Rebecca Jones

Date of Award

Spring 2019

Document Type

Open Access Dissertation


Biomedical Engineering

First Advisor

Richard L. Goodwin


Collagen type I represents a novel material for three-dimensional in vitro models. While two-dimensional models are typically inadequate for recreating the complex processes of the body, collagen provides a three-dimensional basis with a variety of applications, including remodeling of vascular cells under tension and vascular stenosis. Smooth muscle cells reorganize and reconstruct their environment differently under conditions of tensions, such as with sutures, or under conditions without applied external tension.

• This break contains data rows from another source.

Background: an optimization exercise with open tools, aiming at small area, a short achievable clock period and few clock cycles per item. Do not read the settings as production practice. Only simulation tests tie the RTL to the original design; equivalence was not proved. Power figures rest on the tool's default switching activity, not on a simulated workload.

==> flow/design.v (excerpt) <==
module operand_fetch_top
(
	input  wire          clk,
	input  wire          reset,
	input  wire          in_valid,
	output logic         in_ready,
	input  wire  [7:0]   in_tag,
	input  wire  [3:0]   in_dest,
	input  wire          in_writes_channel,
	input  wire  [15:0]  in_register_0,
	input  wire  [15:0]  in_register_1,
	input  wire  [5:0]   in_op_a,
	input  wire  [5:0]   in_op_b,
	input  wire  [5:0]   in_op_c,
	output logic         out_valid,
	input  wire          out_ready,
	output logic [7:0]   out_tag,
	output logic [3:0]   out_dest,
	output logic         out_writes_channel,
	output logic [5:0]   out_commit_id,
	output logic [15:0]  out_arg_a,
	output logic [15:0]  out_arg_b,
	output logic [15:0]  out_arg_c,
	input  wire          chan_write_valid,
	input  wire  [3:0]   chan_write_addr,
	input  wire  [15:0]  chan_write_value
);
Settings: LEC_CHECK=0, CAP_MARGIN=20, CORE_MARGIN=2, CORE_UTILIZATION=55, SETUP_SLACK_MARGIN=2.3, SLEW_MARGIN=20, BUFFER_PORTS_ARGS=-buffer_cell sky130_fd_sc_hd__buf_1, CTS_ARGS=-sink_clustering_enable -repair_clock_nets -sink_clustering_size 24 -sink_clustering_max_diameter 80 -buf_list sky130_fd_sc_hd__clkbuf_16 -dont_use_dummy_load; clock period 5.0 ns.
standard.sh (not shown) runs the stock make flow with config.mk's settings and CLKGATE_MAP_FILE= SYNTH_SCRIPT=/design/flow/synth_recipe.tcl, a recipe that flattens the netlist after the stock synthesis.
==> flow/flow/run.sh <==
#!/bin/bash
# Standard layout with small port buffers and a lighter clock tree.
set -e
cat >> config.mk <<'EOM'
export BUFFER_PORTS_ARGS = -buffer_cell sky130_fd_sc_hd__buf_1
export CTS_ARGS = -sink_clustering_enable -repair_clock_nets -sink_clustering_size 24 -sink_clustering_max_diameter 80 -buf_list sky130_fd_sc_hd__clkbuf_16 -dont_use_dummy_load
EOM
bash standard.sh > standard.log 2>&1
Testbench counts at the start, summed over its fixed seeds: cycles 20,173, items 16,000.
Next try:
- CORE_UTILIZATION: 55 -> 50
- SETUP_SLACK_MARGIN: 2.3 -> 2.4
After rerunning: The changed run completed without violations; routed wire length grows by a few percent; synthesized area does not change; clock-buffer cell count does not change; power grows slightly; register-to-register slack gains 0.04 ns; first-iteration DRC count grows by a few percent; cell area grows by a few percent; utilization shrinks by 4.7 points; hold slack gains 0.019 ns; setup slack gains 0.061 ns.
Next try:
- CORE_UTILIZATION: 50 -> 55
- GPL_TIMING_DRIVEN: unset -> 0
- SETUP_SLACK_MARGIN: 2.4 -> 2.3
First-iteration DRC count grows by roughly a tenth.
Non-clock buffer count came out higher by 81.
Clock-buffer cell count does not change.
Area after synthesis is unchanged.
Power grows slightly.
Next try:
- CORE_UTILIZATION: 55 -> 45
- GPL_TIMING_DRIVEN: 0 -> unset
What happened:
- The changed run completed with no timing, DRC or antenna violations
- clock power went down by about 5%
- cell area went down by 3.7%
- setup slack gains 0.032 ns
- synthesized cell count is unchanged
- combinational power went down by about 10%
- count of clock-buffer cells in the layout went down by 2
- area after synthesis does not change
- hold slack hardly moves
- first-iteration DRC count went down by 14%
Next try:
==> flow/flow/run.sh (replaced) <==
#!/bin/bash
# Standard layout with small port buffers and a lighter clock tree.
set -e
cat >> config.mk <<'EOM'
export BUFFER_PORTS_ARGS = -buffer_cell sky130_fd_sc_hd__buf_1
export CTS_ARGS = -sink_clustering_enable -repair_clock_nets -sink_clustering_size 26 -sink_clustering_max_diameter 100 -buf_list sky130_fd_sc_hd__clkbuf_16 -dont_use_dummy_load
EOM
bash standard.sh > standard.log 2>&1
- CORE_UTILIZATION: 45 -> 50
- CTS_ARGS: -sink_clustering_enable -repair_clock_nets -sink_clustering_size 24 -sink_clustering_max_diameter 80 -buf_list sky130_fd_sc_hd__clkbuf_16 -dont_use_dummy_load -> -sink_clustering_enable -repair_clock_nets -sink_clustering_size 26 -sink_clustering_max_diameter 100 -buf_list sky130_fd_sc_hd__clkbuf_16 -dont_use_dummy_load
Effect:
- combinational power stays flat
- utilization rose by 4.9 points
- sequential share of layout area rose by 0.62 points
- setup slack got worse by 0.078 ns
- wire length fell by 5.7%
- cell count fell by 3.9%
- register-to-register slack improved by 0.02 ns

-- static timing again, ports no longer ideal --
Ports are ideal in the flow. The routed layouts listed here were re-timed in OpenROAD. Step 1, drivers: a clkbuf_16 drives clk and a buf_2 each remaining input, both assumed. Step 2 times the ports against the registers' clock, not the clock port: input delays grow and output delays shrink by t, the midpoint of the rising clock arrivals with the driver on. Slacks: no drivers / after step 1 / after step 2; pairs: no drivers / after step 1.
| run | shift t [ns] | slack for setup (ns) | worst setup path at the end | worst register clock-pin slew, ns |
|---|---|---|---|---|
| the first run | 0.602 | 2.312 / 2.296 / 1.746 | input to register | 0.10 / 0.10 |
| the second run | 0.609 | 2.373 / 2.312 / 1.794 | input to register | 0.10 / 0.10 |
| the third run | 0.594 | 2.240 / 2.184 / 1.707 | input to register | 0.09 / 0.09 |
| the fourth run | 0.595 | 2.272 / 2.284 / 1.689 | input to register | 0.10 / 0.10 |
| the fifth run | 0.585 | 2.194 / 2.165 / 1.767 | input to register | 0.11 / 0.11 |
After both steps every run listed still meets setup and hold. The setup slack of the fourth run, which loses most, moves by +0.012 ns with the drivers and by -0.583 ns with both steps.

Vascular stenosis, the abnormal narrowing of blood vessels, arises from defective developmental processes or atherosclerosis-related adult pathologies. Stenosis triggers a series of adaptive cellular responses that induces adverse remodeling, which can progress to partial or complete vessel occlusion with numerous fatal outcomes. Despite its severity, the cellular interactions and biophysical cues that regulate this pathological progression are poorly understood. Here, we report the design and fabrication of a three-dimensional (3D) in vitro system to model cellular tension from sutures and vascular stenosis so that specific cellular interactions and responses to hemodynamic stimuli can be investigated. Tubular cellularized constructs (cytotubes) were produced, using a collagen casting system, to generate a straight cylindrical model in addition to stenotic arterial model. Spatial distribution of cells remained more even in cylindrical cytotubes that were sutured compared to those without applied tension. Fabrication methods were developed to create cytotubes containing single- and co-cultured vascular cells, where cell viability, distribution, morphology, and contraction were examined. Fibroblasts, bone marrow primary cells, smooth muscle cells (SMCs), and endothelial cells (ECs) remained viable during culture and developed location- and time-dependent morphologies. We found stenotic cytotube contraction to depend on cellular composition, where SMC-EC co-cultures adopted intermediate contractile phenotypes between SMC- and EC-only cytotubes. Our fabrication approach and the resulting in vitro and artery models can serve as 3D culture systems to investigate vascular pathogenesis and promote the tissue engineering field.